The next few days were crazy, as those first days of parenthood can be. L.E. had problems latching on so I ended up pumping with a hospital-grade rented pump. She was outfitted with a horrific brace to keep her hips in place. She wouldn’t sleep more than an hour or two at a time. She cried constantly and I had no idea what to do.
After T went back to work, I was trapped in a tiny, cold house with only a rented breast pump and a screaming newborn.
I never felt more alone and scared. The thoughts going through my head were a laundry list of self-loathing: I wasn’t cut out for this. L.E. and T. both deserved better than me. I was such a burden to them. I was worthless. I was helpless. I can’t even provide breastmilk. I felt as though the walls were closing in on me and I had no escape. I visualized jumping out the bathroom window in the middle of the night and running away. I contemplated taking an entire bottle of post-surgery Vicodin.
I needed real help.
Luckily, my doctor knew exactly what I was going through. He offered me several suggestions. Step one was to go back on birth control, which meant quitting breastfeeding. Step two was go back to my therapist. And step three was getting back on an anti-depressant. Despite the post-nursing guilt, all three of these were exactly what I needed to begin to feel better.
Around week ten, the sun started to shine after a long, grey stretch of winter. L.E. smiled at me while I was changing her diaper. She reached up her hand and touched my cheek. It was the first time she ever really looked at me like she knew I was her mom and not just some random lady.
It was the first positive step on the long road to recovery.
Postpartum depression affects more women than you realize. New moms are often left feeling overwhelmed and sad. Couple that with sleep-deprivation, and you have a recipe for a depression disaster.

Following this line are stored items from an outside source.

`src/verilog/ahb_ram_pkg.sv`:
```
//**************************************************************************
// Sizes fixed for a 16 KB RAM on a 32-bit AHB-Lite bus
// Transfers wider than a word are treated as word transfers
//**************************************************************************

package ahb_ram_pkg;

   // Memory geometry
   localparam int ram_addr_w = 14;               // Byte address bits on haddr
   localparam int ram_word_w = ram_addr_w - 2;   // Word index bits
   localparam int ram_depth  = 4096;             // 32-bit words
   localparam int data_w     = 32;               // AHB data bus
   localparam int lane_n     = data_w / 8;       // Byte lanes per word

   // Only OKAY is ever returned
   localparam logic hresp_okay = 1'b0;

   // HTRANS encodings
   typedef enum logic [1:0] {
      trans_idle   = 2'b00,
      trans_busy   = 2'b01,
      trans_nonseq = 2'b10,
      trans_seq    = 2'b11
   } htrans_e;

   // HSIZE encodings, byte to word only
   typedef enum logic [2:0] {
      size_byte = 3'b000,
      size_half = 3'b001,
      size_word = 3'b010
   } hsize_e;

   // Byte lanes touched by a transfer, little endian
   function automatic logic [lane_n-1:0] lane_mask(
      input hsize_e     size,
      input logic [1:0] addr_lo
   );
      logic [lane_n-1:0] mask;
      case (size)
         size_byte: mask = 4'b0001 << addr_lo;   // One lane at the byte offset
         size_half: begin
            // Halfword picks lower or upper pair
            mask = addr_lo[1] ? 4'b1100 : 4'b0011;
         end
         default:   mask = 4'b1111;              // Word and anything wider
      endcase
      return mask;
   endfunction

endpackage

```
`src/verilog/ahb_read_merge.sv`:
```
//**************************************************************************
// Forwards bytes of a write whose data phase overlaps a read address phase
// Never stalls, response is always OKAY
//**************************************************************************

`timescale 1ns/1ps

module ahb_read_merge (
   input  logic                                hclk,
   input  logic                                arst_n,
   input  logic [ahb_ram_pkg::ram_word_w-1:0]  rd_word,
   input  logic                                rd_en,
   input  logic [ahb_ram_pkg::ram_word_w-1:0]  wr_word,
   input  logic [ahb_ram_pkg::lane_n-1:0]      wr_lanes,
   input  logic [ahb_ram_pkg::data_w-1:0]      hwdata,
   input  logic [ahb_ram_pkg::data_w-1:0]      dout,
   input  logic                                rd_pending,
   output logic [ahb_ram_pkg::data_w-1:0]      hrdata,
   output logic                                hreadyout,
   output logic                                hresp
);

   import ahb_ram_pkg::*;

   logic              hit;         // Read word equals word being written
   logic              fwd_hit;     // Registered hit for the read data phase
   logic [lane_n-1:0] fwd_lanes;   // Lanes written under the read
   logic [data_w-1:0] fwd_data;    // Their write data

   // Write data phase and read address phase on the same word
   assign hit = (rd_word == wr_word) && (wr_lanes != '0);

   always_ff @(posedge hclk or negedge arst_n) begin
      if (!arst_n) begin
         fwd_hit <= 1'b0;
      end else if (rd_en) begin
         fwd_hit <= hit;             // Kept until next read
      end
   end

   // Forward payload, captured alongside the RAM read
   always_ff @(posedge hclk) begin
      if (rd_en) begin
         fwd_lanes <= wr_lanes;
         fwd_data  <= hwdata;
      end
   end

   // Lane by lane merge of new bytes over RAM data
   always_comb begin
      for (int i = 0; i < lane_n; i++) begin
         if (rd_pending && fwd_hit && fwd_lanes[i]) begin
            hrdata[8*i +: 8] = fwd_data[8*i +: 8];   // Newly written byte
         end else begin
            hrdata[8*i +: 8] = dout[8*i +: 8];
         end
      end
   end

   // Zero wait states
   assign hreadyout = 1'b1;
   assign hresp     = hresp_okay;

endmodule

```
`config.mk`:
```
export PLATFORM = sky130hd
export DESIGN_NAME = ahb_read_merge
export DESIGN_NICKNAME = d
export VERILOG_FILES = /design/src/verilog/ahb_ram_pkg.sv /design/src/verilog/ahb_read_merge.sv
export SDC_FILE = /design/constraint.sdc
export NUM_CORES = 1
export LEC_CHECK = 0
export BUFFER_PORTS_ARGS = -buffer_cell sky130_fd_sc_hd__buf_2
export CORE_MARGIN = 3
export CORE_UTILIZATION = 42
export DETAILED_ROUTE_END_ITERATION = 6
export PLACE_DENSITY = 0.95
export SLEW_MARGIN = 10
export SYNTH_ARGS = -nofsm -noshare
export SYNTH_HDL_FRONTEND = slang
export SYNTH_SLANG_ARGS = --single-unit
```
`constraint.sdc`:
```
create_clock -name hclk -period 1.67 [get_ports hclk]
set_clock_uncertainty 0.05 [all_clocks]
set_input_delay 0.167 -clock hclk [delete_from_list [all_inputs] [get_ports hclk]]
set_output_delay 0.167 -clock hclk [all_outputs]
set_load 0.01 [all_outputs]
```
=== Yosys cells after proc, flatten, opt, wreduce, memory -nomap -nowiden ===
Index checks and enable logic that the tools add are counted.
Widths: inputs -> output; s select.

* Eq/ne operators: 1
* Mux-type cells: 4
* Reduce and logical (&&, ||, !) cells: 7

{| class="wikitable"
|+ Operator list
! operator !! count
|-
| $mux 8 || 4
|-
| $eq 12x12->1 || 1
|-
| $logic_and 1x1->1 || 6
|-
| $reduce_bool 4->1 || 1
|}

* Register bits after elaboration: 37
* Input bits: 96
* Output and inout bits: 34
* Word-level logic and storage cells: 15

=== Longest topological paths before layout ===
Gate-level depths: netlist (run 1).

* Word-level depth: 3
* Mapped depth: 4

=== Worst setup path after synthesis (run 1) ===
OpenSTA, ideal clock, no wires.

* Path type: register to output
* Start point: register fwd_hit
* End point: output hrdata[10] (netlist bit)
* Arrival: 1010 ps
* Slack: 443 ps
* Stages on the path, launching flop included: 4
* Path buffers: 1
* Cells stage by stage: dfrtp_1 -> buf_2 -> nand3_2 -> mux2_2

* Cells in the longest elaborated chain, start to end: 3

{| class="wikitable"
|+ Ends and longest elaborated chain
! item !! RTL line !! source
|-
| from (decl) || ahb_read_merge.sv:26 || <nowiki>logic fwd_hit;</nowiki>
|-
| from (signal assigned) || ahb_read_merge.sv:37 || <nowiki>fwd_hit <= hit;</nowiki>
|-
| $logic_and 1x1->1 (2 in series) || ahb_read_merge.sv:52 || <nowiki>if (rd_pending && fwd_hit && fwd_lanes[i]) begin</nowiki>
|-
| $mux 8 || ahb_read_merge.sv:52 ||
|-
| to (decl) || ahb_read_merge.sv:18 || <nowiki>output logic [ahb_ram_pkg::data_w-1:0] hrdata,</nowiki>
|}

No other way between the ends.

=== Worst setup path in the final report (run 1) ===
* Start point: register fwd_hit
* End point: output hrdata[17] (netlist bit)

Same word-level chain as after synthesis.

==> results.toml, run 1 <==
[critical_path]
critical_path_data_required_time_ps = 1450
cp.arrival_ps = 1440
timing.reg2reg.setup_slack_ps = 810
timing.critical_path.buf_inv = 1
cp-start-kind = "flip-flop"
endpoint_kind = "output port"
critical_path.max_stage_delay_ps = 490
critical_path.slowest_cell = "sky130_fd_sc_hd__dfrtp_2"
path_max_fanout = 8
critical_path.top_delay_family = "flip-flops"
path_cells = "nand3_4 -> mux2_2 -> buf_2"
worstSetupPathType = "reg2out"

[timing]
fmax_mhz = 604.0
timing_hold_violations_final = 0
whs_ps = 8.805
timing.final.setup_violations = 0
timing.final.max_slew_violations = 0
timing.final.crit_share = 0.9914
rsz0062_at_grt = "yes"
timing.setup.tns_ps = 0
post-route-min-period_ps = 1656

[logic_synthesis]
flip_flop_and_latch_count_after_synthesis = 37
cell_type_with_the_highest_aggregate_area_in_the_netlist = "sky130_fd_sc_hd__edfxtp_1"
synth.net_count = 193
synthTopCellsByArea = "sky130_fd_sc_hd__edfxtp_1, sky130_fd_sc_hd__mux2_2, sky130_fd_sc_hd__xor2_1"
yosysSeqAreaShare = 0.6582
number_of_synthesized_flops_with_an_enable_pin = 36
mappedNetlistArea_sq_um = 1680
async_reset_ff_frac = 0.02703
ys_warn_count = 0
synth_cell_types = 13
synth_top_area_share = 0.6433
netlist_top_cells_count = "sky130_fd_sc_hd__edfxtp_1, sky130_fd_sc_hd__mux2_2, sky130_fd_sc_hd__xor2_1"
synth_most_common_cell = "sky130_fd_sc_hd__edfxtp_1"
synth_flop_cell = "sky130_fd_sc_hd__edfxtp_1"
number_of_instances_in_the_synthesized_netlist = 97
synthesized_area_divided_by_synthesized_cell_count_sq_um = 17.32

[global_routing]
grt_first_pass_wirelength_microns = 6817
globalRoute.totalOverflow = 0
grt_util_all_layers = 0.1806
initial_antenna_violation_count = 0
grt_pass1_vias = 1517
pin_count_of_the_biggest_net_entering_global_routing = 39

[placement]
dpl-instance-area_sq_um = 2376
routabilityCongestion = 0.7214
total_half_perimeter_wirelength_after_legalization_and_detailed_placement_microns = 3239
port_buffers = 127
post_place_cells = 270

[die]
floorplan.core_area_sq_um = 3771
die_y_extent_microns = 69.25
ioPinCount = 130
fp.dieW_microns = 69.25
start_util = 0.4456
die_area_sq_um = 4796
row_count = 22

[cells_and_area]
area_occupied_by_multi_input_gates_sq_um = 595.6
layout_area_overhead_pct = 61.50
layout.nets = 341
num_antenna_cells = 0
finish.instance_area_sq_um = 2714
final_core_utilization = 0.7196
drive_above_1_share = 0.6951
seqCellArea_sq_um = 1107
layoutNonFillerInstCount = 294
n_fill_cell = 250

[run]
timing.max_cap.violations = 0

[route]
first_pass_iters = 4
finalWirelength_microns = 4617
detail_route.vias_per_cell = 4.762
detail_route.wl_per_cell_microns = 15.70
antenna_left = 0
via_count = 1400
drt_drc_violations_left = 0
drt_first_iter_violations = 55

[cts]
worstSkewPairLatency_ps = 280
clk_path_buf_depth = 2
numClockSinks = 37
buffer_type_at_the_clock_tree_root = "sky130_fd_sc_hd__clkbuf_8"
cts-buffers-inserted = 5
h_tree_depth = 2
worst_setup_hold_path_clk_slew_ps = 70
tritoncts = "done"

[pwr]
power.density_nw_per_um2 = 800.6
vdd_ir_drop_max_v = 0.0005551
leakage_dissipation_nw = 1.213

[min_path]
min_path_type = "in2reg"

[outcome]
run_status = "completed"
## routing by layer
metal | wire length [microns] | part of all wire | up-vias | track usage
li1 | - | - | 666 | -
met3 | 410 | 0.089 | 10 | 0.06087
met5 | 0 | 0 | - | 0
met2 | 2592 | 0.56 | 90 | 0.3305
met1 | 1538 | 0.33 | 634 | 0.1992
met4 | 76 | 0.016 | 0 | 0.04555
## layout by cell type (no fill, tap or decap), drive strengths merged
cell type	count
buf	128
edfxtp	36
mux2	32
dlygate4sd3	16
xor2	7
clkbuf	6
xnor2	5
nand3	4
nor4	3
nand4	2
conb	2
inv	1
o22ai	1
clkinv	1
bufinv	1
dfrtp	1
## worst reg2reg max path: cells and delay by family (launching register included)
family	cells	cell delay, ps
compound gates	1	160
flops	1	490
buf+inv	1	90
## flip-flops by register name (all words and copies together) (netlist names)
register   cells
fwd_data      32
fwd_lanes      4
fwd_hit        1
## per-stage QoR
step                      setup slack (ps)  power (mW)
after floorplan                      442.6       1.222
after global placement               312.4       1.392
after detailed placement             257.7       1.409
after CTS                           -16.03       2.157
after global routing                -55.40       2.273
final                                14.34       2.173
## report_power, final
group	switching, mW	internal, mW
Combinational	0.129	0.188
Clock	0.295	0.441
Sequential	0.0230	1.10
Total	0.447	1.73
## path summary, 6_finish.rpt
kind	cells past startpoint	to	startpoint
min in group asynchronous	2	fwd_hit	arst_n
max in group asynchronous	2	fwd_hit	arst_n
setup / recovery	3	hrdata[17]	fwd_hit
setup reg to reg	2	fwd_hit	fwd_hit
hold / removal	1	fwd_data[8]	hwdata[8]
hold reg to reg	2	fwd_hit	fwd_hit
## what timing repair did
action / CTS / global route
resized for setup: 1 / 12
endpoints found under the setup margin: 32 / 32
pin swaps: 0 / 2
hold buffers: 11 / 5
buffers inserted: 0 / 0
endpoints found under the hold margin: 11 / 5
## cell families after synthesis
| kind of cell | after synthesis | synth area share |
|---|---|---|
| DFF | 37 | 0.6582 |
| muxes | 32 | 0.2144 |
| xor gates and xnor gates | 12 | 0.06255 |
| and+or+nand+nor | 9 | 0.04244 |
| buffers and inverters | 4 | 0.01414 |
| other | 2 | 0.004469 |
| AOI/OAI and AO/OA | 1 | 0.003725 |
## layout make-up
class / instances / share of cell area
Sequential cell: 37 / 0.4080
Timing Repair Buffer: 144 / 0.3098
Multi-Input combinational cell: 56 / 0.2195
Clock buffer: 6 / 0.02674
Tap cell: 48 / 0.02213
Clock inverter: 2 / 0.01245
Inverter: 1 / 0.001383
Power figures use the tool's default switching activity.
==> run 2, diff against run 1 <==
--- a/config.mk
+++ b/config.mk
@@ -6,6 +6,7 @@
 export NUM_CORES = 1
 export LEC_CHECK = 0
 export BUFFER_PORTS_ARGS = -buffer_cell sky130_fd_sc_hd__buf_2
+export CORE_ASPECT_RATIO = 0.6
 export CORE_MARGIN = 3
 export CORE_UTILIZATION = 42
 export DETAILED_ROUTE_END_ITERATION = 6
==> run 2 against run 1 <==
Clock-buffer cell count fell by 1; sequential power is essentially flat; non-clock buffer count down 7; critical endpoint is now hrdata[21]; largest cell class unchanged.
==> results.toml, run 2 (synthesized netlist as in run 1, its figures left out) <==
[global_routing]
pin_count_of_the_biggest_net_entering_global_routing = 23
initial_antenna_violation_count = 0
grt_pass1_vias = 1388
grt_first_pass_wirelength_microns = 6154
globalRoute.totalOverflow = 0
grt_util_all_layers = 0.1809

[critical_path]
path_cells = "nand3_4 -> mux2_2 -> buf_2"
path_max_fanout = 8
critical_path.max_stage_delay_ps = 500
critical_path_data_required_time_ps = 1450
timing.reg2reg.setup_slack_ps = 780
cp-start-kind = "flip-flop"
cp.arrival_ps = 1450
critical_path.slowest_cell = "sky130_fd_sc_hd__dfrtp_2"
endpoint_kind = "output port"
worstSetupPathType = "reg2out"

[die]
start_util = 0.4463
ioPinCount = 130
die_area_sq_um = 4821
fp.dieW_microns = 87.66
row_count = 17
floorplan.core_area_sq_um = 3765
die_y_extent_microns = 55.00

[cells_and_area]
layout.nets = 334
layout_area_overhead_pct = 57.71
regMostFlops = "fwd_data"
largest_register_ff_count = 32
drive_above_1_share = 0.7238
final_cell_mix = "sky130_fd_sc_hd__buf_2, sky130_fd_sc_hd__edfxtp_1, sky130_fd_sc_hd__mux2_2, sky130_fd_sc_hd__dlygate4sd3_1, sky130_fd_sc_hd__xor2_1"
top_regs = "fwd_data: 32 flops, fwd_lanes: 4 flops, fwd_hit: 1 flops"
num_antenna_cells = 0
final_common_cell = "sky130_fd_sc_hd__buf_2"

[min_path]
min_path_type = "in2reg"

[pwr]
power.density_nw_per_um2 = 874.1
vdd_ir_drop_max_v = 0.0005797
leakage_dissipation_nw = 1.184
p_total_mw = 2.316

[route]
via_count = 1337
drt_first_iter_violations = 62
antenna_left = 0
detail_route.vias_per_cell = 4.675
detail_route.wl_per_cell_microns = 15.22
first_pass_iters = 4
drt_drc_violations_left = 0
finalWirelength_microns = 4354

[cts]
worst_setup_hold_path_clk_slew_ps = 80
worstSkewPairLatency_ps = 280
tritoncts = "done"
h_tree_depth = 2
cts_post_setup_buffers_inserted = 0
buffer_type_at_the_clock_tree_root = "sky130_fd_sc_hd__clkbuf_8"
clk_path_buf_depth = 2
numClockSinks = 37
cts-buffers-inserted = 5

[timing]
timing.final.crit_share = 0.9989
rsz0062_at_grt = "yes"
timing.final.max_slew_violations = 0
fmax_mhz = 599.4
timing_hold_violations_final = 0
post-route-min-period_ps = 1668
timing.final.setup_violations = 0
whs_ps = 5.872

[placement]
routabilityCongestion = 0.7756
total_half_perimeter_wirelength_after_legalization_and_detailed_placement_microns = 3425
port_buffers = 127

[run]
timing.max_cap.violations = 0

[outcome]
run_status = "completed"
run 2: cell count changes in the layout (fill, tap and decap cells not counted), sizes merged:
cell / delta
dlygate4sd3: -7
bufinv: +1
clkbuf: -1
run 2: stage by stage:
step	cell area, sq um	setup TNS [ps]	util	worst slack (ps)	cells
floorplan	1680	0	-	442.6	97
global placement	2375	0	0.6308	277.6	269
detailed placement	2375	0	0.6308	232.7	269
CTS	2570	-12.29	0.6826	-10.46	280
global route	2650	-939.1	0.7039	-45.33	286
finish	2650	0	0.7039	1.759	286
run 2: worst paths after layout:
| kind | startpoint | cells past startpoint | endpoint |
|---|---|---|---|
| max in group asynchronous | arst_n | 2 | fwd_hit |
| worst min register to register | fwd_hit | 2 | fwd_hit |
| min in group asynchronous | arst_n | 2 | fwd_hit |
| worst max-delay path | fwd_hit | 3 | hrdata[21] |
| worst max register to register | fwd_hit | 2 | fwd_hit |
| worst min-delay path | hwdata[9] | 1 | fwd_data[9] |
run 2: final cells by class:
class	count	area [sq um]
sequential	37	1107
inverter	1	3.754
multi-input combinational	56	588.1
timing repair buffer	137	758.2
clock inverter	3	65.06
fill	268	1115
tap	47	58.81
clock buffer	5	68.82
run 2: critical path, delay by kind of cell, from the launching register on:
family	cells	cell delay (ps)
and+or+nand+nor	1	160
DFF	1	500
buffers and inverters	1	140
muxes	1	360
run 2: metal layers:
layer,track usage,part of all wire
met4,0.06122,0.0092
met5,0,0
met1,0.1966,0.36
met3,0.06509,0.094
met2,0.3363,0.53
run 2: report_power, final:
| group | internal [mW] | total, mW | leakage [nW] | switching (mW) |
|---|---|---|---|---|
| combinational | 0.172 | 0.290 | 0.751 | 0.118 |
| clock | 0.593 | 0.904 | 0.0681 | 0.311 |
| sequential | 1.10 | 1.12 | 0.365 | 0.0243 |
| total | 1.86 | 2.32 | 1.18 | 0.453 |
run 2: timing repair:
item / 4_1_cts / 5_1_grt
gates resized for setup: 5 / 4
cloned: 0 / 0
hold endpoints to repair: 3 / 6
pin swaps: 2 / 0
setup endpoints to repair: 32 / 32
hold buffers: 3 / 6
==> run 3, diff against run 2 <==
--- a/config.mk
+++ b/config.mk
@@ -5,12 +5,12 @@
 export SDC_FILE = /design/constraint.sdc
 export NUM_CORES = 1
 export LEC_CHECK = 0
-export BUFFER_PORTS_ARGS = -buffer_cell sky130_fd_sc_hd__buf_2
 export CORE_ASPECT_RATIO = 0.6
 export CORE_MARGIN = 3
-export CORE_UTILIZATION = 42
+export CORE_UTILIZATION = 55
 export DETAILED_ROUTE_END_ITERATION = 6
-export PLACE_DENSITY = 0.95
+export DONT_BUFFER_PORTS = 1
+export PLACE_DENSITY = 0.81
 export SLEW_MARGIN = 10
 export SYNTH_ARGS = -nofsm -noshare
 export SYNTH_HDL_FRONTEND = slang
==> run 3 against run 2 <==
Non-clock buffer count down 99; global-route usage up 1.2 points; fmax up 6.1%; utilization up 11 points; critical path type unchanged; worst hold slack better by 7.5 ps; final cell count down 37%; combinational power down 35%; sequential share of layout area up 8.9 points; first-iteration DRC count down 23%; die area down 22%.
==> results.toml, run 3 (synthesized netlist as in run 1, its figures left out) <==
[global_routing]
pin_count_of_the_biggest_net_entering_global_routing = 38
grt_util_all_layers = 0.1928
initial_antenna_violation_count = 0
grt_pass1_vias = 1083
globalRoute.totalOverflow = 0
grt_first_pass_wirelength_microns = 5430

[die]
ioPinCount = 130
row_count = 14
floorplan.core_area_sq_um = 2698
start_util = 0.6229
die_y_extent_microns = 48.82
die_area_sq_um = 3776
fp.dieW_microns = 77.36

[route]
detail_route.wl_per_cell_microns = 20.56
detail_route.vias_per_cell = 5.450
drt_drc_violations_left = 0
drt_first_iter_violations = 48
via_count = 981
antenna_left = 0
first_pass_iters = 4
finalWirelength_microns = 3700

[timing]
whs_ps = 13.33
fmax_mhz = 635.7
timing.final.max_slew_violations = 0
timing.final.setup_violations = 0
post-route-min-period_ps = 1573
rsz0062_at_grt = "no"
timing.final.crit_share = 0.9419
timing_hold_violations_final = 0
final.setup.worst_slack_ps = 96.99
timing.setup.tns_ps = 0

[pwr]
vdd_ir_drop_max_v = 0.0006667
leakage_dissipation_nw = 0.7618
power.density_nw_per_um2 = 855.5
p_total_mw = 1.867

[cells_and_area]
final_common_cell = "sky130_fd_sc_hd__dlygate4sd3_1"
num_antenna_cells = 0
layout.nets = 235
regMostFlops = "fwd_data"
final_cell_mix = "sky130_fd_sc_hd__dlygate4sd3_1, sky130_fd_sc_hd__edfxtp_1, sky130_fd_sc_hd__mux2_2, sky130_fd_sc_hd__xor2_1"
drive_above_1_share = 0.3071
finish.instance_area_sq_um = 2182
largest_register_ff_count = 32
layoutNonFillerInstCount = 180
top_regs = "fwd_data: 32 flops, fwd_lanes: 4 flops, fwd_hit: 1 flops"
layout_area_overhead_pct = 29.86
final_core_utilization = 0.8089

[cts]
h_tree_depth = 2
tritoncts = "done"
cts_post_setup_buffers_inserted = 0
clk_path_buf_depth = 2
worst_setup_hold_path_clk_slew_ps = 60
cts-buffers-inserted = 5
worstSkewPairLatency_ps = 270
buffer_type_at_the_clock_tree_root = "sky130_fd_sc_hd__clkbuf_8"
numClockSinks = 37

[critical_path]
worstSetupPathType = "reg2out"
critical_path_data_required_time_ps = 1450
critical_path.max_stage_delay_ps = 450
timing.critical_path.buf_inv = 0
crit_path_from = "fwd_hit"
endpoint_kind = "output port"
worst_setup_path_endpoint = "hrdata[28]"
worstReg2RegEnd = "fwd_hit"
critical_path.slowest_cell = "sky130_fd_sc_hd__dfrtp_1"
path_depth = 2
path_max_fanout = 8
path_cells = "nand3_2 -> mux2_2"
start_of_the_worst_register_to_register_path = "fwd_hit"
timing.reg2reg.setup_slack_ps = 860
cp-start-kind = "flip-flop"
r2r.worst_path.cells = 2
cp.arrival_ps = 1360
critical_path.top_delay_family = "flip-flops"

[placement]
pre_cts_slack_ps = 375.2
routabilityCongestion = 0.7746
post_place_cells = 134
port_buffers = 0
total_half_perimeter_wirelength_after_legalization_and_detailed_placement_microns = 2638
dpl-instance-area_sq_um = 1710

[min_path]
hold_start = "rd_en"
min_path_type = "in2reg"

[outcome]
run_status = "completed"

[run]
timing.max_cap.violations = 0
## run 3: timing repair
| item | 4_1_cts | 5_1_grt |
|---|---|---|
| hold endpoints to repair | 74 | 0 |
| resized for setup | 0 | 0 |
| hold buffers | 38 | 0 |
## run 3: layout make-up
class / instances / area, sq um
Sequential cell: 37 / 1106
Multi-Input combinational cell: 56 / 550.5
Fill cell: 165 / 515.5
Timing Repair Buffer: 38 / 390.4
Clock buffer: 5 / 68.82
Tap cell: 40 / 50.05
Clock inverter: 3 / 12.51
Inverter: 1 / 3.754
## run 3: power breakdown
group	total [mW]	switching, mW	internal, mW
registers	1.12	0.0194	1.10
logic	0.189	0.0781	0.111
clock network	0.560	0.280	0.280
## run 3: routing by layer
| metal | track usage | wire, microns | share of wire |
|---|---|---|---|
| met5 | 0 | 0 | 0 |
| met4 | 0.06213 | 31 | 0.0084 |
| met3 | 0.09225 | 404 | 0.11 |
| met2 | 0.3395 | 2002 | 0.54 |
| met1 | 0.2047 | 1262 | 0.34 |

If you or someone you know is struggling with PPD, get help. First up is talking with your doctor. While not a substitute for real medical care, The Mayo Clinic and BabyCenter both have great info on diagnosis and treatment. Brooke Shields wrote about her experience with PPD in Down Came the Rain. I can't recommend this book enough.
If you are currently without health insurance, you can't ignore your symptoms. There are treatment options available. Attending a new moms support group is really helpful. Postpartum Support International has an interactive map so you can find a group in your area. This site, Postpartum Progress, also has a bunch of resources for you to check out.
Most importantly, if you think you have PPD you need to talk to your partner. Don't alienate them into thinking you can do everything by yourself. You need support now more than ever.
It’s now almost three years later and I still struggle with feelings of insecurity, especially about parenting decisions. But I am still wholeheartedly in love with L.E. The joy she brings now counteracts all of those dark moments. A hug from her is like my own little patch of sunshine.